▶ [Material for this exercise]:
## config.mk

```make
export PLATFORM = sky130hd
export DESIGN_NAME = t05_cb_writer
export DESIGN_NICKNAME = d
export VERILOG_FILES = /design/src/rtl/t05_cb_writer.sv
export SDC_FILE = /design/constraint.sdc
export NUM_CORES = 1
export LEC_CHECK = 0
export BUFFER_PORTS_ARGS = -buffer_cell sky130_fd_sc_hd__buf_2
export CORE_ASPECT_RATIO = 0.9
export CORE_MARGIN = 10
export CORE_UTILIZATION = 28
export CTS_CLUSTER_DIAMETER = 100
export DETAILED_ROUTE_END_ITERATION = 10
export PLACE_DENSITY = 0.55
export SLEW_MARGIN = 20
export SYNTH_ARGS = -nofsm -noshare
export SYNTH_HDL_FRONTEND = slang
export SYNTH_SLANG_ARGS = --single-unit
```

## constraint.sdc

```tcl
create_clock -name clk -period 8.61 [get_ports clk]
set_clock_uncertainty 0.05 [all_clocks]
set_input_delay 0.4305 -clock clk [delete_from_list [all_inputs] [get_ports clk]]
set_output_delay 0.4305 -clock clk [all_outputs]
set_load 0.1 [all_outputs]
```
File: config.mk
export PLATFORM = sky130hd
export DESIGN_NAME = fft_seq_ctrl
export DESIGN_NICKNAME = d
export VERILOG_FILES = /design/src/rtl/fft_pkg.sv /design/src/rtl/fft_wb_pipe.sv /design/src/rtl/fft_seq_ctrl.sv
export SDC_FILE = /design/constraint.sdc
export NUM_CORES = 1
export LEC_CHECK = 0
export ABC_CLOCK_PERIOD_IN_PS = 3000
export BUFFER_PORTS_ARGS = -buffer_cell sky130_fd_sc_hd__buf_2
export CAP_MARGIN = 10
export CORE_AREA = 2 2 70 99
export CTS_CLUSTER_DIAMETER = 100
export DETAILED_ROUTE_END_ITERATION = 10
export DIE_AREA = 0 0 72 101
export GPL_TIMING_DRIVEN = 0
export SETUP_SLACK_MARGIN = 0.15
export SLEW_MARGIN = 20
export SYNTH_ARGS = -nofsm -noshare
export SYNTH_HDL_FRONTEND = slang
export SYNTH_SLANG_ARGS = --single-unit
File: constraint.sdc
create_clock -name clk -period 3 [get_ports clk]
set_clock_uncertainty 0.1 [all_clocks]
set_input_delay 0.15 -clock clk [delete_from_list [all_inputs] [get_ports clk]]
set_output_delay 0.15 -clock clk [all_outputs]
set_load 0.1 [all_outputs]
File: src/rtl/fft_pkg.sv
// Shared types and address math for the radix-2 DIT FFT sequencer.
package fft_pkg;

    typedef enum logic [1:0] {
        IDLE  = 2'd0,
        ISSUE = 2'd1,
        DRAIN = 2'd2,
        DONE  = 2'd3
    } state_t;

    // Pass A uses +W and writes the top output, pass B uses -W and writes the bottom one.
    localparam logic PASS_A = 1'b0;
    localparam logic PASS_B = 1'b1;

    // Widest supported transform; address fields are sized for it and cut down by the user.
    localparam int MAX_LOG2N = 10;

    typedef struct packed {
        logic [MAX_LOG2N-1:0] top;
        logic [MAX_LOG2N-1:0] bot;
        logic [MAX_LOG2N-1:0] tw;
    } bfly_addr_t;

    // Operand and twiddle addresses of butterfly b in stage s of a 2^log2n point transform.
    function automatic bfly_addr_t bfly_addr(input int s, input int b, input int log2n);
        int         half;
        int         pos;
        int         top;
        bfly_addr_t a;
        half  = 1 << s;
        pos   = b & (half - 1);
        top   = ((b >> s) << (s + 1)) | pos;
        a.top = MAX_LOG2N'(top);
        a.bot = MAX_LOG2N'(top + half);
        a.tw  = MAX_LOG2N'(pos << (log2n - 1 - s));
        return a;
    endfunction

endpackage

File: src/rtl/fft_wb_pipe.sv
// LAT-deep delay line carrying {valid, destination} from issue to write-back.
module fft_wb_pipe #(
    parameter int LAT = 6,
    parameter int AW  = 4
) (
    input  logic          clk,
    input  logic          rst_n,
    input  logic          clear,
    input  logic          in_valid,
    input  logic [AW-1:0] in_addr,
    output logic          out_valid,
    output logic [AW-1:0] out_addr,
    output logic          pending
);

    logic [LAT-1:0] vld_q;
    logic [AW-1:0]  addr_q [LAT];

    // Shift one stage per cycle; clear drops every in-flight write.
    always_ff @(posedge clk or negedge rst_n) begin
        if (!rst_n) begin
            vld_q <= '0;
            // NOTE: the address lanes are reset too because they drive wr_addr directly, which must read 0 out of reset.
            for (int i = 0; i < LAT; i++) addr_q[i] <= '0;
        end else if (clear) begin
            vld_q <= '0;
        end else begin
            vld_q[0]  <= in_valid;
            addr_q[0] <= in_addr;
            for (int i = 1; i < LAT; i++) begin
                vld_q[i]  <= vld_q[i-1];
                addr_q[i] <= addr_q[i-1];
            end
        end
    end

    assign out_valid = vld_q[LAT-1];
    assign out_addr  = addr_q[LAT-1];

    // Writes still behind the output stage; zero means the current out_valid is the last one.
    if (LAT > 1) begin : g_pending
        assign pending = |vld_q[LAT-2:0];
    end else begin : g_no_pending
        assign pending = 1'b0;
    end

endmodule

File: src/rtl/fft_seq_ctrl.sv
// Address/strobe sequencer driving one butterfly core through an in-place ping-pong FFT.
module fft_seq_ctrl
    import fft_pkg::*;
#(
    parameter int LOG2N = 4,
    parameter int LAT   = 6,
    parameter int GAP   = 2
) (
    input  logic             clk,
    input  logic             rst_n,
    input  logic             start,
    input  logic             abort,
    output logic             ena_fft_core,
    output logic             ena_mul_fp_clk,
    output logic             ena_add_fp_clk,
    output logic [LOG2N-1:0] rd_addr_x,
    output logic [LOG2N-1:0] rd_addr_y,
    output logic [LOG2N-2:0] tw_addr,
    output logic             w_neg,
    output logic             rd_bank,
    output logic             wr_en,
    output logic [LOG2N-1:0] wr_addr,
    output logic             busy,
    output logic             done
);

    localparam int N      = 1 << LOG2N;
    localparam int HALF_N = N / 2;
    localparam int SW     = $clog2(LOG2N);
    localparam int BW     = LOG2N - 1;
    localparam int TW     = LOG2N - 1;
    localparam int GW     = (GAP > 1) ? $clog2(GAP) : 1;

    state_t          state;
    logic [SW-1:0]   stage;
    logic [BW-1:0]   bfly;
    logic            pass;
    logic [GW-1:0]   slot;

    logic [SW-1:0]   iss_stage;
    logic [BW-1:0]   iss_bfly;
    logic            iss_pass;
    bfly_addr_t      iss_addr;
    logic            slot_end;
    logic            last_issue;
    logic            last_stage;
    logic            abort_hit;
    logic            issue_now;
    logic            pipe_pending;
    logic [LOG2N-1:0] wb_dest;

    assign slot_end   = (slot == GW'(GAP - 1));
    assign last_issue = (pass == PASS_B) && (bfly == BW'(HALF_N - 1));
    assign last_stage = (stage == SW'(LOG2N - 1));
    assign abort_hit  = abort && (state != IDLE);

    // Coordinates and addresses of the pass that would be issued next.
    always_comb begin
        // NOTE: every always_comb output gets a default first so no path leaves it unassigned (no latch).
        iss_stage = stage;
        iss_bfly  = bfly;
        iss_pass  = PASS_A;
        issue_now = 1'b0;
        case (state)
            IDLE: begin
                iss_stage = '0;
                iss_bfly  = '0;
                issue_now = start;
            end
            DRAIN: begin
                iss_stage = stage + 1'b1;
                iss_bfly  = '0;
                issue_now = !pipe_pending && !last_stage;
            end
            ISSUE: begin
                if (pass == PASS_A) iss_pass = PASS_B;
                else                iss_bfly = bfly + 1'b1;
                issue_now = slot_end && !last_issue;
            end
            default: ;
        endcase
        iss_addr = bfly_addr(int'(iss_stage), int'(iss_bfly), LOG2N);
    end

    // Main FSM with registered outputs; abort beats every other transition.
    always_ff @(posedge clk or negedge rst_n) begin
        if (!rst_n) begin
            state          <= IDLE;
            stage          <= '0;
            bfly           <= '0;
            pass           <= PASS_A;
            slot           <= '0;
            ena_fft_core   <= 1'b0;
            ena_mul_fp_clk <= 1'b0;
            rd_addr_x      <= '0;
            rd_addr_y      <= '0;
            tw_addr        <= '0;
            w_neg          <= 1'b0;
            rd_bank        <= 1'b0;
            busy           <= 1'b0;
            done           <= 1'b0;
        end else if (abort_hit) begin
            state          <= IDLE;
            slot           <= '0;
            ena_fft_core   <= 1'b0;
            ena_mul_fp_clk <= 1'b0;
            busy           <= 1'b0;
            done           <= 1'b0;
        end else begin
            // NOTE: non-blocking assignments throughout; a later <= in the same block overrides the default above it.
            ena_mul_fp_clk <= issue_now;
            done           <= 1'b0;
            if (issue_now) begin
                stage     <= iss_stage;
                bfly      <= iss_bfly;
                pass      <= iss_pass;
                slot      <= '0;
                rd_addr_x <= LOG2N'(iss_addr.top);
                rd_addr_y <= LOG2N'(iss_addr.bot);
                tw_addr   <= TW'(iss_addr.tw);
                w_neg     <= iss_pass;
            end else if (state == ISSUE) begin
                slot <= slot_end ? '0 : slot + 1'b1;
            end
            case (state)
                IDLE: begin
                    if (start) begin
                        state        <= ISSUE;
                        busy         <= 1'b1;
                        ena_fft_core <= 1'b1;
                        rd_bank      <= 1'b0;
                    end
                end
                ISSUE: begin
                    if (slot_end && last_issue) state <= DRAIN;
                end
                DRAIN: begin
                    if (!pipe_pending) begin
                        if (last_stage) begin
                            state        <= DONE;
                            ena_fft_core <= 1'b0;
                            done         <= 1'b1;
                        end else begin
                            state   <= ISSUE;
                            rd_bank <= ~rd_bank;
                        end
                    end
                end
                DONE: begin
                    state <= IDLE;
                    busy  <= 1'b0;
                end
                default: state <= IDLE;
            endcase
        end
    end

    // Adder strobe trails the multiplier strobe by one cycle.
    always_ff @(posedge clk or negedge rst_n) begin
        if (!rst_n) ena_add_fp_clk <= 1'b0;
        else        ena_add_fp_clk <= ena_mul_fp_clk;
    end

    // Pass A lands on the top element, pass B on the bottom one.
    assign wb_dest = w_neg ? rd_addr_y : rd_addr_x;

    fft_wb_pipe #(
        .LAT (LAT),
        .AW  (LOG2N)
    ) u_wb_pipe (
        .clk       (clk),
        .rst_n     (rst_n),
        .clear     (abort_hit),
        .in_valid  (ena_mul_fp_clk),
        .in_addr   (wb_dest),
        .out_valid (wr_en),
        .out_addr  (wr_addr),
        .pending   (pipe_pending)
    );

endmodule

▶ [Work instructions]:
Copy every line of the data that holds the string "sequencer".

▶ [Response area]:
// Shared types and address math for the radix-2 DIT FFT sequencer.
// Address/strobe sequencer driving one butterfly core through an in-place ping-pong FFT.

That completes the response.